As the evidence is not clear, it seems important to further investigate health inequalities in Italian regions. In this paper, we use data from the "Indagine Multiscopo sulle Famiglie", a survey of aspects of everyday life in the Italian population, to investigate the determinants of regional differences in self-reported poor health, after controlling for individual level factors, including individual socioeconomic status [11,12].

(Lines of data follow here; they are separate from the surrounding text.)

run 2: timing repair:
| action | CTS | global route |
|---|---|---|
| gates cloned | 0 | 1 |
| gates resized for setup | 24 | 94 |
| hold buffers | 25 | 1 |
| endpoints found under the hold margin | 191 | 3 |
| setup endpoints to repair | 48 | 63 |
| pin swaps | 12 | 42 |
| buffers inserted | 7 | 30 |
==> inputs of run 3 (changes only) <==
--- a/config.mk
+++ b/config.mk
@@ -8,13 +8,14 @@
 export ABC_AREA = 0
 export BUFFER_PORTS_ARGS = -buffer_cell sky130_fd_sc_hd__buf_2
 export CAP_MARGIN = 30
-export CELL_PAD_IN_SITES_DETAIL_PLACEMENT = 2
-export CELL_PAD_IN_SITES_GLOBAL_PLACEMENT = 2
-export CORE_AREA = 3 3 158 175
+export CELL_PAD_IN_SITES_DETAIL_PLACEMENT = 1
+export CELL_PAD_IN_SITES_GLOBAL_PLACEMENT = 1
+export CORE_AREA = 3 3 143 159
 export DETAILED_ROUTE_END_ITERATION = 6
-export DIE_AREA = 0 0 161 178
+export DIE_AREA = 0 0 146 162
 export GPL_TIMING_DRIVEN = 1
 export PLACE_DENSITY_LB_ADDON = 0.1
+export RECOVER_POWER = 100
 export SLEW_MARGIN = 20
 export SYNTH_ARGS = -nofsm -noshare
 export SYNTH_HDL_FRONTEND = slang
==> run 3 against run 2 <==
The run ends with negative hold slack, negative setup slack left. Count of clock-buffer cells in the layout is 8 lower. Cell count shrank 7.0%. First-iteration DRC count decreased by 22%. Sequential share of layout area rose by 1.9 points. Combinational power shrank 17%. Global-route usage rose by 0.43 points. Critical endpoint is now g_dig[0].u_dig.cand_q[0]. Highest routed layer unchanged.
==> src/rtl/sum_block_accumulator.sv <==
// Purpose: sums every N valid adder results into a block sum and queues block sums in a small FIFO.
// Latency: the block sum enters the FIFO on the edge that accepts the Nth result, so it is visible the cycle after that edge.
// Backpressure: out_valid/out_ready on the output; input has none, so sums arriving at a full FIFO are dropped and flagged sticky.
module sum_block_accumulator #(
    parameter int W     = 16,
    parameter int N     = 4,
    parameter int DEPTH = 4
) (
    input  logic                         clk,
    input  logic                         rst,
    input  logic                         clr,
    input  logic                         in_valid,
    input  logic [W-1:0]                 in_data,
    output logic                         out_valid,
    input  logic                         out_ready,
    output logic [W+$clog2(N)-1:0]       out_data,
    output logic [$clog2(DEPTH+1)-1:0]   level,
    output logic [$clog2(N)-1:0]         phase,
    output logic                         dropped
);

    localparam int OW = W + $clog2(N);
    localparam int PW = $clog2(N);
    localparam int AW = $clog2(DEPTH);
    localparam int LW = $clog2(DEPTH + 1);

    localparam logic [PW-1:0] PHASE_LAST = PW'(N - 1);
    localparam logic [LW-1:0] LEVEL_FULL = LW'(DEPTH);

    // Accumulator state
    logic [OW-1:0] acc_q, acc_d;
    logic [PW-1:0] phase_q, phase_d;
    logic          dropped_q, dropped_d;

    // FIFO state
    logic [OW-1:0] mem_q [DEPTH];
    logic [AW-1:0] wr_ptr_q, wr_ptr_d;
    logic [AW-1:0] rd_ptr_q, rd_ptr_d;
    logic [LW-1:0] level_q, level_d;

    logic          in_acc;
    logic [OW-1:0] in_ext;
    logic [OW-1:0] sum;
    logic          push;
    logic          pop;
    logic          full;
    logic          push_ok;
    logic          drop;

    // Outputs come straight from FIFO registers: no path from in_* to out_*.
    assign out_valid = (level_q != '0);
    assign out_data  = mem_q[rd_ptr_q];
    assign level     = level_q;
    assign phase     = phase_q;
    assign dropped   = dropped_q;

    // Handshake decode; a simultaneous pop frees the slot a full-FIFO push needs.
    always_comb begin
        in_acc  = in_valid && !clr;
        in_ext  = {{(OW-W){1'b0}}, in_data};
        sum     = ((phase_q == '0) ? '0 : acc_q) + in_ext;
        push    = in_acc && (phase_q == PHASE_LAST);
        pop     = out_valid && out_ready;
        full    = (level_q == LEVEL_FULL);
        push_ok = push && (!full || pop);
        drop    = push && full && !pop;
    end

    // Next-state for the block accumulator and sticky drop flag.
    always_comb begin
        acc_d     = acc_q;
        phase_d   = phase_q;
        dropped_d = dropped_q;
        if (clr) begin
            acc_d     = '0;
            phase_d   = '0;
            dropped_d = 1'b0;
        end else begin
            if (in_acc) begin
                acc_d   = sum;
                phase_d = push ? '0 : phase_q + PW'(1);
            end
            if (drop) begin
                dropped_d = 1'b1;
            end
        end
    end

    // Next-state for FIFO pointers and occupancy; clr leaves the FIFO alone.
    always_comb begin
        wr_ptr_d = push_ok ? wr_ptr_q + AW'(1) : wr_ptr_q;
        rd_ptr_d = pop     ? rd_ptr_q + AW'(1) : rd_ptr_q;
        level_d  = level_q;
        case ({push_ok, pop})
            2'b10:   level_d = level_q + LW'(1);
            2'b01:   level_d = level_q - LW'(1);
            default: level_d = level_q;
        endcase
    end

    // Register update; rst overrides everything including an in-flight block or drain.
    always_ff @(posedge clk) begin
        if (rst) begin
            acc_q     <= '0;
            phase_q   <= '0;
            dropped_q <= 1'b0;
            wr_ptr_q  <= '0;
            rd_ptr_q  <= '0;
            level_q   <= '0;
            for (int i = 0; i < DEPTH; i++) begin
                mem_q[i] <= '0;
            end
        end else begin
            acc_q     <= acc_d;
            phase_q   <= phase_d;
            dropped_q <= dropped_d;
            wr_ptr_q  <= wr_ptr_d;
            rd_ptr_q  <= rd_ptr_d;
            level_q   <= level_d;
            if (push_ok) begin
                mem_q[wr_ptr_q] <= sum;
            end
        end
    end

endmodule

The conceptual framework for our study draws on socio-ecological models that postulate that health is influenced by a wide range of factors at multiple levels [13-15]. Determinants of health include socioeconomic factors, social and physical environments, healthcare, and health behaviors [16-18]. Most models identify socioeconomic conditions at the individual level as well as at the group level as the fundamental causes of disease [19,20]. Socioeconomic factors contribute to unequal social and physical environmental exposures which contribute to health inequalities. A large literature discusses the mechanisms that underline the relationship between socioeconomic factors and health at the regional level [21-24]. Two major theories have been proposed: one focuses on material deprivation and the other on social/psychological wellbeing. In the material deprivation interpretation, the negative effects of socioeconomic disadvantage on health operate through a lack of physical resources and underinvestment in infrastructure and services, including housing, environmental quality, and healthcare services [17,21,25]. The second theory emphasizes the role of social/psychological factors, including social capital and social isolation, in the relationship between socioeconomic factors and health [24,26-28].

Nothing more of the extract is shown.